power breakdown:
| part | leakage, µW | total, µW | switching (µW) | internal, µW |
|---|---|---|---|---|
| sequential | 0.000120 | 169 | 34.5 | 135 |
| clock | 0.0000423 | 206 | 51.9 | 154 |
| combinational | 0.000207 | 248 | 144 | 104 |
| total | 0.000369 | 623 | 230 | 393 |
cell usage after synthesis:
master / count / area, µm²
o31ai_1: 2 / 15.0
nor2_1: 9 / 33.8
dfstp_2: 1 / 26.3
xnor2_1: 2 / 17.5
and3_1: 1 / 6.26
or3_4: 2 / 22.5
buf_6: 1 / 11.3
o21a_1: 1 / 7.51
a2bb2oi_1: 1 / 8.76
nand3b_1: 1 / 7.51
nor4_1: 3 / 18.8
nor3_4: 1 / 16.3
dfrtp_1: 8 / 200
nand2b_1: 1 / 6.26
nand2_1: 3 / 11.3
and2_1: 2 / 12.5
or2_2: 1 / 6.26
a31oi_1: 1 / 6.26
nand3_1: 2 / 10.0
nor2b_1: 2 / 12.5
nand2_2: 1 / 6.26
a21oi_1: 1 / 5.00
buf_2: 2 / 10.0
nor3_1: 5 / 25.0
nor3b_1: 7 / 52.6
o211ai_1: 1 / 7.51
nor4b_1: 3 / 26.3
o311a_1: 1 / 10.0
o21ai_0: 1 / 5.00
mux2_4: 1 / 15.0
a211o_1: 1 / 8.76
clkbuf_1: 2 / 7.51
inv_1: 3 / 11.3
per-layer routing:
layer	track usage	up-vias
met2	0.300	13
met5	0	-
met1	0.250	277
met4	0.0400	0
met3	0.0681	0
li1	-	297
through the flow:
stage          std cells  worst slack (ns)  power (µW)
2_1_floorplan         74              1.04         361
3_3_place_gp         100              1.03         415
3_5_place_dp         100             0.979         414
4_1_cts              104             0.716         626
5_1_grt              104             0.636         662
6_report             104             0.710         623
[src/rtl/nau_queue.sv]
// Small job queue between the front end and the divider.
module nau_queue import nau_pkg::*; (
  input  logic clk_i,
  input  logic rst_ni,
  input  logic push_i,
  input  job_t data_i,
  output logic full_o,
  input  logic pop_i,
  output job_t data_o,
  output logic empty_o
);

  job_t            mem_q [QDEPTH];
  logic [QPTR_W:0] wptr_q, rptr_q;

  assign empty_o = (wptr_q == rptr_q);
  assign full_o  = (wptr_q[QPTR_W] != rptr_q[QPTR_W]) &&
                   (wptr_q[QPTR_W-1:0] == rptr_q[QPTR_W-1:0]);
  assign data_o  = mem_q[rptr_q[QPTR_W-1:0]];

  always_ff @(posedge clk_i or negedge rst_ni) begin
    if (!rst_ni) begin
      wptr_q <= '0;
      rptr_q <= '0;
    end else begin
      if (push_i && !full_o) begin
        wptr_q <= wptr_q + (QPTR_W+1)'(1);
      end
      if (pop_i && !empty_o) begin
        rptr_q <= rptr_q + (QPTR_W+1)'(1);
      end
    end
  end

  always_ff @(posedge clk_i) begin
    if (push_i && !full_o) begin
      mem_q[wptr_q[QPTR_W-1:0]] <= data_i;
    end
  end

endmodule

[config.mk]
export PLATFORM = sky130hd
export DESIGN_NAME = nau_queue
export DESIGN_NICKNAME = d
export VERILOG_FILES = /design/src/rtl/nau_pkg.sv /design/src/rtl/nau_queue.sv
export SDC_FILE = /design/constraint.sdc
export NUM_CORES = 1
export LEC_CHECK = 0
export BUFFER_PORTS_ARGS = -buffer_cell sky130_fd_sc_hd__buf_2
export CORE_UTILIZATION = 45
export DETAILED_ROUTE_END_ITERATION = 10
export PLACE_DENSITY = 0.67
export SYNTH_ARGS = -nofsm -noshare
export SYNTH_HDL_FRONTEND = slang
export SYNTH_SLANG_ARGS = --single-unit
[constraint.sdc]
create_clock -name clk_i -period 3.8 [get_ports clk_i]
set_input_delay 0.95 -clock clk_i [delete_from_list [all_inputs] [get_ports clk_i]]
set_output_delay 0.95 -clock clk_i [all_outputs]
set_load 0.01 [all_outputs]
`config.mk`:
```
export PLATFORM = sky130hd
export DESIGN_NAME = nau_back
export DESIGN_NICKNAME = d
export VERILOG_FILES = /design/src/rtl/nau_pkg.sv /design/src/rtl/nau_back.sv
export SDC_FILE = /design/constraint.sdc
export NUM_CORES = 1
export LEC_CHECK = 0
export BUFFER_PORTS_ARGS = -buffer_cell sky130_fd_sc_hd__buf_2
export CAP_MARGIN = 20
export CORE_AREA = 2 2 153 155
export DETAILED_ROUTE_END_ITERATION = 10
export DIE_AREA = 0 0 155 157
export PLACE_DENSITY = 0.74
export SYNTH_ARGS = -nofsm -noshare
export SYNTH_HDL_FRONTEND = slang
export SYNTH_SLANG_ARGS = --single-unit
```
`constraint.sdc`:
```
create_clock -name clk_i -period 18.9 [get_ports clk_i]
set_input_delay 0.945 -clock clk_i [delete_from_list [all_inputs] [get_ports clk_i]]
set_output_delay 0.945 -clock clk_i [all_outputs]
set_load 0.02 [all_outputs]
```
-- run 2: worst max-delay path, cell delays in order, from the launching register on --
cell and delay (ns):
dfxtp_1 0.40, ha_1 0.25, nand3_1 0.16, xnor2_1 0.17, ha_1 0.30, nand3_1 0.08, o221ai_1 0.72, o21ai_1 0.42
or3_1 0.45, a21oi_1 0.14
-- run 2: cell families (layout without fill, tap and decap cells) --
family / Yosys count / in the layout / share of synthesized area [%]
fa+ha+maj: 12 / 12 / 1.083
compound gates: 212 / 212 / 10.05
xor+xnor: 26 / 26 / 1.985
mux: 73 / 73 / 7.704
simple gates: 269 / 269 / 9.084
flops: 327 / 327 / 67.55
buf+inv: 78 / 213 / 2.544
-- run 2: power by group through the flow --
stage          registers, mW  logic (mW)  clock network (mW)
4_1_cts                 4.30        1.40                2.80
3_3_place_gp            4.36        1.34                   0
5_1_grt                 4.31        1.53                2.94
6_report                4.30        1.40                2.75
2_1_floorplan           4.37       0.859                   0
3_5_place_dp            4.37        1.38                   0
### config.mk
export PLATFORM = sky130hd
export DESIGN_NAME = led_pixel_draw_engine
export DESIGN_NICKNAME = d
export VERILOG_FILES = /design/src/hw/rtl/lpde_pkg.sv /design/src/hw/rtl/lpde_ctrl.sv /design/src/hw/rtl/lpde_datapath.sv /design/src/hw/rtl/led_pixel_draw_engine.sv
export SDC_FILE = /design/constraint.sdc
export NUM_CORES = 2
export LEC_CHECK = 0
export BUFFER_PORTS_ARGS = -buffer_cell sky130_fd_sc_hd__buf_2
export CAP_MARGIN = 20
export CORE_UTILIZATION = 48
export DETAILED_ROUTE_END_ITERATION = 8
export GPL_TIMING_DRIVEN = 0
export PLACE_DENSITY = 0.76
export SETUP_SLACK_MARGIN = 0.1
export SYNTH_ARGS = -nofsm -noshare
export SYNTH_HDL_FRONTEND = slang
export SYNTH_SLANG_ARGS = --single-unit
### constraint.sdc
create_clock -name clk -period 18.05 [get_ports clk]
set_input_delay 1.805 -clock clk [delete_from_list [all_inputs] [get_ports clk]]
set_output_delay 1.805 -clock clk [all_outputs]
set_load 0.01 [all_outputs]
### src/hw/rtl/lpde_pkg.sv
// shared types and constants of the led pixel draw engine
// no dependencies; imported by the controller, the datapath and the top level
package lpde_pkg;

    // store geometry
    localparam int LPDE_PIXELS   = 16;
    localparam int LPDE_MAX_EMIT = 16;

    // hsv conversion constants
    localparam logic [8:0]  HUE_LIMIT   = 9'd360;
    localparam logic [5:0]  SECTOR_SPAN = 6'd60;
    localparam logic [14:0] RECIP_60    = 15'd17477;
    localparam int          RECIP_SHIFT = 20;
    localparam logic [7:0]  FULL_SCALE  = 8'd255;

    // operation codes
    typedef enum logic [2:0] {
        OP_CLEAR   = 3'd0,
        OP_SET_RGB = 3'd1,
        OP_ADD_HSV = 3'd2,
        OP_FADE    = 3'd3,
        OP_BAR     = 3'd4,
        OP_EMIT    = 3'd5
    } lpde_op_t;

    // one input transaction
    typedef struct packed {
        logic [2:0] operation;
        logic [3:0] pixel_index;
        logic [7:0] red;
        logic [7:0] green;
        logic [7:0] blue;
        logic [8:0] hue;
        logic [7:0] saturation;
        logic [7:0] value;
        logic [7:0] bar_position;
        logic [3:0] bar_width;
        logic       wrap;
        logic [7:0] fade_amount;
    } lpde_item_t;

    // one result transaction
    typedef struct packed {
        logic [3:0] out_index;
        logic [7:0] out_green;
        logic [7:0] out_red;
        logic [7:0] out_blue;
        logic       last_pixel;
    } lpde_result_t;

    // stored pixel, green first
    typedef struct packed {
        logic [7:0] green;
        logic [7:0] red;
        logic [7:0] blue;
    } lpde_pixel_t;

    // controller to datapath commands
    typedef struct packed {
        logic load;
        logic clear_all;
        logic write_rgb;
        logic hsv_a;
        logic hsv_b;
        logic hsv_c;
        logic hsv_d;
        logic bar_next;
        logic fade_rd;
        logic fade_wr;
        logic emit_rd;
        logic emit_out;
    } lpde_ctl_t;

    // datapath to controller status
    typedef struct packed {
        logic is_bar;
        logic loop_done;
        logic bar_done;
    } lpde_sts_t;

endpackage

### src/hw/rtl/lpde_ctrl.sv
// command sequencer of the led pixel draw engine
// depends on lpde_pkg for the command, status and operation types
module lpde_ctrl (
    input  logic              clk,
    input  logic              rst_n,
    input  logic              start,
    input  logic [2:0]        operation,
    input  lpde_pkg::lpde_sts_t sts,
    output lpde_pkg::lpde_ctl_t ctl,
    output logic              busy
);
    import lpde_pkg::*;

    typedef enum logic [3:0] {
        S_IDLE,
        S_HSV_A,
        S_HSV_B,
        S_HSV_C,
        S_HSV_D,
        S_FADE_RD,
        S_FADE_WR,
        S_EMIT_RD,
        S_EMIT_OUT
    } state_t;

    state_t state_reg;
    state_t state_next;
    logic   busy_reg;

    // next state and command decode
    always_comb
    begin
        state_next = state_reg;
        ctl        = '0;
        case (state_reg)
            S_IDLE:
            begin
                if (start)
                begin
                    ctl.load = 1'b1;
                    case (operation)
                        OP_CLEAR:   ctl.clear_all = 1'b1;
                        OP_SET_RGB: ctl.write_rgb = 1'b1;
                        OP_ADD_HSV: state_next = S_HSV_A;
                        OP_BAR:     state_next = S_HSV_A;
                        OP_FADE:    state_next = S_FADE_RD;
                        OP_EMIT:    state_next = S_EMIT_RD;
                        default:    state_next = S_IDLE;
                    endcase
                end
            end
            S_HSV_A:
            begin
                ctl.hsv_a  = 1'b1;
                state_next = S_HSV_B;
            end
            S_HSV_B:
            begin
                ctl.hsv_b  = 1'b1;
                state_next = S_HSV_C;
            end
            S_HSV_C:
            begin
                ctl.hsv_c  = 1'b1;
                state_next = S_HSV_D;
            end
            S_HSV_D:
            begin
                ctl.hsv_d = 1'b1;
                if (sts.is_bar && !sts.bar_done)
                begin
                    ctl.bar_next = 1'b1;
                    state_next   = S_HSV_A;
                end
                else
                begin
                    state_next = S_IDLE;
                end
            end
            S_FADE_RD:
            begin
                if (sts.loop_done)
                begin
                    state_next = S_IDLE;
                end
                else
                begin
                    ctl.fade_rd = 1'b1;
                    state_next  = S_FADE_WR;
                end
            end
            S_FADE_WR:
            begin
                ctl.fade_wr = 1'b1;
                state_next  = S_FADE_RD;
            end
            S_EMIT_RD:
            begin
                if (sts.loop_done)
                begin
                    state_next = S_IDLE;
                end
                else
                begin
                    ctl.emit_rd = 1'b1;
                    state_next  = S_EMIT_OUT;
                end
            end
            S_EMIT_OUT:
            begin
                ctl.emit_out = 1'b1;
                state_next   = S_EMIT_RD;
            end
            default:
            begin
                state_next = S_IDLE;
            end
        endcase
    end

    // state and busy flag
    always_ff @(posedge clk or negedge rst_n)
    begin
        if (!rst_n)
        begin
            state_reg <= S_IDLE;
            busy_reg  <= 1'b0;
        end
        else
        begin
            state_reg <= state_next;
            busy_reg  <= (state_next != S_IDLE);
        end
    end

    assign busy = busy_reg;

endmodule

### src/hw/rtl/lpde_datapath.sv
// frame store, colour pipeline and pixel loop of the led pixel draw engine
// depends on lpde_pkg; driven by lpde_ctrl through lpde_ctl_t
module lpde_datapath #(
    parameter int PIXELS = lpde_pkg::LPDE_PIXELS
) (
    input  logic                 clk,
    input  logic                 rst_n,
    input  lpde_pkg::lpde_ctl_t  ctl,
    output lpde_pkg::lpde_sts_t  sts,
    input  lpde_pkg::lpde_item_t command,
    input  logic [2:0]           brightness_shift,
    input  logic [4:0]           active_pixels,
    output logic                 result_strobe,
    output lpde_pkg::lpde_result_t result
);
    import lpde_pkg::*;

    localparam int IDX_W   = (PIXELS > 1) ? $clog2(PIXELS) : 1;
    localparam int LOOP_W  = (IDX_W > 5) ? IDX_W : 5;
    localparam int CNT_MAX = (PIXELS < LPDE_MAX_EMIT) ? PIXELS : LPDE_MAX_EMIT;

    // frame store and its valid bits
    lpde_pixel_t        store_mem [PIXELS];
    logic [PIXELS-1:0]  valid_reg;
    lpde_pixel_t        rd_data_reg;
    logic               rd_valid_reg;

    // captured transaction and loop counters
    lpde_item_t         cmd_reg;
    logic [LOOP_W-1:0]  loop_reg;
    logic [LOOP_W-1:0]  loop_next;
    logic [3:0]         step_reg;

    // colour pipeline
    logic [7:0]         val_reg;
    logic [7:0]         base_reg;
    logic [2:0]         sector_reg;
    logic [5:0]         part_reg;
    logic               black_reg;
    logic               grey_reg;
    logic [13:0]        up_prod_reg;
    logic [13:0]        dn_prod_reg;
    logic [7:0]         up_reg;
    logic [7:0]         dn_reg;

    // outputs
    lpde_result_t       result_reg;
    logic               strobe_reg;

    // effective count
    logic [4:0]         cnt;
    logic [LOOP_W:0]    loop_inc;
    logic               loop_in_range;
    logic               loop_wraps;

    assign cnt = (active_pixels > 5'(CNT_MAX)) ? 5'(CNT_MAX) : active_pixels;
    assign loop_inc      = (LOOP_W+1)'(loop_reg) + (LOOP_W+1)'(1);
    assign loop_in_range = (loop_reg < LOOP_W'(cnt));
    assign loop_wraps    = (loop_inc == (LOOP_W+1)'(cnt));

    // status toward the controller
    assign sts.is_bar    = (cmd_reg.operation == OP_BAR);
    assign sts.loop_done = !loop_in_range;
    assign sts.bar_done  = (step_reg == cmd_reg.bar_width) || (!cmd_reg.wrap && loop_wraps);

    // stored pixel as read, invalid entries read as black
    lpde_pixel_t cur_pix;
    assign cur_pix = rd_valid_reg ? rd_data_reg : '0;

    // colour inputs for the first stage
    logic [7:0] hsv_val;
    logic [7:0] hsv_sat;
    logic [3:0] frac;
    logic [7:0] frac_scaled;
    logic [15:0] base_prod;
    logic [2:0] sector;
    logic [8:0] part_full;

    assign frac        = cmd_reg.bar_position[3:0];
    assign frac_scaled = {frac, 4'b0000};

    always_comb
    begin
        if (sts.is_bar)
        begin
            hsv_sat = FULL_SCALE;
            if (step_reg == 4'd0)
            begin
                hsv_val = FULL_SCALE - frac_scaled;
            end
            else if (step_reg == cmd_reg.bar_width)
            begin
                hsv_val = frac_scaled;
            end
            else
            begin
                hsv_val = FULL_SCALE;
            end
        end
        else
        begin
            hsv_sat = cmd_reg.saturation;
            hsv_val = cmd_reg.value;
        end
    end

    assign base_prod = 16'(FULL_SCALE - hsv_sat) * 16'(hsv_val);

    // hue sector and position inside it
    always_comb
    begin
        if (cmd_reg.hue < 9'd60)
        begin
            sector    = 3'd0;
            part_full = cmd_reg.hue;
        end
        else if (cmd_reg.hue < 9'd120)
        begin
            sector    = 3'd1;
            part_full = cmd_reg.hue - 9'd60;
        end
        else if (cmd_reg.hue < 9'd180)
        begin
            sector    = 3'd2;
            part_full = cmd_reg.hue - 9'd120;
        end
        else if (cmd_reg.hue < 9'd240)
        begin
            sector    = 3'd3;
            part_full = cmd_reg.hue - 9'd180;
        end
        else if (cmd_reg.hue < 9'd300)
        begin
            sector    = 3'd4;
            part_full = cmd_reg.hue - 9'd240;
        end
        else
        begin
            sector    = 3'd5;
            part_full = cmd_reg.hue - 9'd300;
        end
    end

    // second stage operands
    logic [7:0]  span;
    logic [5:0]  part_rev;
    assign span     = val_reg - base_reg;
    assign part_rev = SECTOR_SPAN - part_reg;

    // third stage: divide by sixty through the reciprocal
    logic [28:0] up_quot;
    logic [28:0] dn_quot;
    assign up_quot = 29'(up_prod_reg) * 29'(RECIP_60);
    assign dn_quot = 29'(dn_prod_reg) * 29'(RECIP_60);

    // fourth stage: channel select, saturating add and shift
    logic [7:0]  hsv_r;
    logic [7:0]  hsv_g;
    logic [7:0]  hsv_b;
    lpde_pixel_t hsv_pix;

    always_comb
    begin
        hsv_r = '0;
        hsv_g = '0;
        hsv_b = '0;
        if (black_reg)
        begin
            hsv_r = '0;
        end
        else if (grey_reg)
        begin
            hsv_r = val_reg;
            hsv_g = val_reg;
            hsv_b = val_reg;
        end
        else
        begin
            case (sector_reg)
                3'd0:
                begin
                    hsv_r = val_reg;  hsv_g = up_reg;   hsv_b = base_reg;
                end
                3'd1:
                begin
                    hsv_r = dn_reg;   hsv_g = val_reg;  hsv_b = base_reg;
                end
                3'd2:
                begin
                    hsv_r = base_reg; hsv_g = val_reg;  hsv_b = up_reg;
                end
                3'd3:
                begin
                    hsv_r = base_reg; hsv_g = dn_reg;   hsv_b = val_reg;
                end
                3'd4:
                begin
                    hsv_r = up_reg;   hsv_g = base_reg; hsv_b = val_reg;
                end
                default:
                begin
                    hsv_r = val_reg;  hsv_g = base_reg; hsv_b = dn_reg;
                end
            endcase
        end
    end

    function automatic logic [7:0] sat_add(input logic [7:0] a, input logic [7:0] b);
        logic [8:0] sum;
        sum = {1'b0, a} + {1'b0, b};
        return sum[8] ? 8'hFF : sum[7:0];
    endfunction

    function automatic logic [7:0] sat_sub(input logic [7:0] a, input logic [7:0] b);
        return (a > b) ? (a - b) : 8'd0;
    endfunction

    assign hsv_pix.green = sat_add(cur_pix.green, hsv_g) >> brightness_shift;
    assign hsv_pix.red   = sat_add(cur_pix.red, hsv_r) >> brightness_shift;
    assign hsv_pix.blue  = sat_add(cur_pix.blue, hsv_b) >> brightness_shift;

    // fade of the pixel just read
    lpde_pixel_t fade_pix;
    assign fade_pix.green = sat_sub(cur_pix.green, cmd_reg.fade_amount);
    assign fade_pix.red   = sat_sub(cur_pix.red, cmd_reg.fade_amount);
    assign fade_pix.blue  = sat_sub(cur_pix.blue, cmd_reg.fade_amount);

    // direct write from the incoming transaction
    lpde_pixel_t       set_pix;
    logic [LOOP_W-1:0] set_idx;
    logic              set_in_range;
    assign set_pix.green = command.green >> brightness_shift;
    assign set_pix.red   = command.red >> brightness_shift;
    assign set_pix.blue  = command.blue >> brightness_shift;
    assign set_idx       = LOOP_W'(command.pixel_index);
    assign set_in_range  = ({1'b0, command.pixel_index} < cnt);

    // store write port
    logic              wr_en;
    logic [IDX_W-1:0]  wr_addr;
    lpde_pixel_t       wr_data;
    logic              rd_en;
    logic [IDX_W-1:0]  rd_addr;

    always_comb
    begin
        wr_en   = 1'b0;
        wr_addr = loop_reg[IDX_W-1:0];
        wr_data = hsv_pix;
        if (ctl.write_rgb)
        begin
            wr_en   = set_in_range;
            wr_addr = set_idx[IDX_W-1:0];
            wr_data = set_pix;
        end
        else if (ctl.hsv_d)
        begin
            wr_en = loop_in_range;
        end
        else if (ctl.fade_wr)
        begin
            wr_en   = 1'b1;
            wr_data = fade_pix;
        end
    end

    assign rd_en   = ctl.hsv_a || ctl.fade_rd || ctl.emit_rd;
    assign rd_addr = loop_reg[IDX_W-1:0];

    // frame store memory
    always_ff @(posedge clk)
    begin
        if (wr_en)
        begin
            store_mem[wr_addr] <= wr_data;
        end
        if (rd_en)
        begin
            rd_data_reg <= store_mem[rd_addr];
        end
    end

    // valid bits and registered read of them
    always_ff @(posedge clk or negedge rst_n)
    begin
        if (!rst_n)
        begin
            valid_reg    <= '0;
            rd_valid_reg <= 1'b0;
        end
        else
        begin
            if (ctl.clear_all)
            begin
                valid_reg <= '0;
            end
            else if (wr_en)
            begin
                valid_reg[wr_addr] <= 1'b1;
            end
            if (rd_en)
            begin
                rd_valid_reg <= valid_reg[rd_addr];
            end
        end
    end

    // loop counter next value
    always_comb
    begin
        loop_next = loop_reg;
        if (ctl.load)
        begin
            if (command.operation == OP_BAR)
            begin
                loop_next = LOOP_W'(command.bar_position[7:4]);
            end
            else if (command.operation == OP_ADD_HSV)
            begin
                loop_next = LOOP_W'(command.pixel_index);
            end
            else
            begin
                loop_next = '0;
            end
        end
        else if (ctl.bar_next)
        begin
            loop_next = loop_wraps ? '0 : loop_inc[LOOP_W-1:0];
        end
        else if (ctl.fade_wr || ctl.emit_out)
        begin
            loop_next = loop_inc[LOOP_W-1:0];
        end
    end

    // transaction capture, counters and colour pipeline
    always_ff @(posedge clk)
    begin
        loop_reg <= loop_next;
        if (ctl.load)
        begin
            cmd_reg  <= command;
            step_reg <= '0;
        end
        else if (ctl.bar_next)
        begin
            step_reg <= step_reg + 4'd1;
        end
        if (ctl.hsv_a)
        begin
            val_reg    <= hsv_val;
            base_reg   <= base_prod[15:8];
            sector_reg <= sector;
            part_reg   <= part_full[5:0];
            black_reg  <= (cmd_reg.hue >= HUE_LIMIT);
            grey_reg   <= (hsv_sat == 8'd0);
        end
        if (ctl.hsv_b)
        begin
            up_prod_reg <= 14'(span) * 14'(part_reg);
            dn_prod_reg <= 14'(span) * 14'(part_rev);
        end
        if (ctl.hsv_c)
        begin
            up_reg <= up_quot[RECIP_SHIFT+7:RECIP_SHIFT] + base_reg;
            dn_reg <= dn_quot[RECIP_SHIFT+7:RECIP_SHIFT] + base_reg;
        end
        if (ctl.emit_out)
        begin
            result_reg.out_index  <= loop_reg[3:0];
            result_reg.out_green  <= cur_pix.green;
            result_reg.out_red    <= cur_pix.red;
            result_reg.out_blue   <= cur_pix.blue;
            result_reg.last_pixel <= loop_wraps;
        end
    end

    // result strobe
    always_ff @(posedge clk or negedge rst_n)
    begin
        if (!rst_n)
        begin
            strobe_reg <= 1'b0;
        end
        else
        begin
            strobe_reg <= ctl.emit_out;
        end
    end

    assign result_strobe = strobe_reg;
    assign result        = result_reg;

endmodule

### src/hw/rtl/led_pixel_draw_engine.sv
// top level of the led pixel draw engine: configuration registers and wiring
// depends on lpde_pkg, lpde_ctrl and lpde_datapath
//
// A command is taken when start is high and busy is low; busy stays high until
// the command has finished. Clear and set_rgb leave busy low. Add_hsv takes the
// command and then runs the colour pipeline steps in order: base product, ramp
// products, divide by sixty, add and write. A bar runs each drawn pixel through
// the same pipeline, one pixel after the other. Fade reads and then writes back
// each active pixel in turn. Emit gives one result per active pixel, in pixel
// order with last_pixel on the final one. Each result is shown on result for
// one cycle with result_strobe high; the receiver cannot stall it, so it must
// take every result in that cycle. Registers sit at byte addresses 0
// (brightness_shift) and 4 (active_pixels); write them only while busy is low.
module led_pixel_draw_engine #(
    parameter int PIXELS = lpde_pkg::LPDE_PIXELS
) (
    input  logic                   clk,
    input  logic                   rst_n,
    input  logic                   start,
    output logic                   busy,
    input  lpde_pkg::lpde_item_t   command,
    output logic                   result_strobe,
    output lpde_pkg::lpde_result_t result,
    input  logic                   psel,
    input  logic                   penable,
    input  logic                   pwrite,
    input  logic [2:0]             paddr,
    input  logic [31:0]            pwdata,
    output logic [31:0]            prdata,
    output logic                   pready
);
    import lpde_pkg::*;

    localparam logic REG_BRIGHTNESS = 1'b0;
    localparam logic REG_ACTIVE     = 1'b1;

    logic [2:0] brightness_shift_reg;
    logic [4:0] active_pixels_reg;
    logic       cfg_write;
    lpde_ctl_t  ctl;
    lpde_sts_t  sts;

    assign pready    = 1'b1;
    assign cfg_write = psel && penable && pwrite && pready;

    // configuration registers
    always_ff @(posedge clk or negedge rst_n)
    begin
        if (!rst_n)
        begin
            brightness_shift_reg <= 3'd0;
            active_pixels_reg    <= 5'd16;
        end
        else if (cfg_write)
        begin
            case (paddr[2])
                REG_BRIGHTNESS: brightness_shift_reg <= pwdata[2:0];
                REG_ACTIVE:     active_pixels_reg    <= pwdata[4:0];
                default:        brightness_shift_reg <= brightness_shift_reg;
            endcase
        end
    end

    // register read back
    always_comb
    begin
        case (paddr[2])
            REG_BRIGHTNESS: prdata = {29'd0, brightness_shift_reg};
            REG_ACTIVE:     prdata = {27'd0, active_pixels_reg};
            default:        prdata = '0;
        endcase
    end

    // command sequencer
    lpde_ctrl u_ctrl (
        .clk       (clk),
        .rst_n     (rst_n),
        .start     (start),
        .operation (command.operation),
        .sts       (sts),
        .ctl       (ctl),
        .busy      (busy)
    );

    // store and colour datapath
    lpde_datapath #(
        .PIXELS (PIXELS)
    ) u_datapath (
        .clk              (clk),
        .rst_n            (rst_n),
        .ctl              (ctl),
        .sts              (sts),
        .command          (command),
        .brightness_shift (brightness_shift_reg),
        .active_pixels    (active_pixels_reg),
        .result_strobe    (result_strobe),
        .result           (result)
    );

endmodule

## [Your goal]
For each line in the data that holds "cells", add one to a count, then report that count alone.

## [Answer space]
2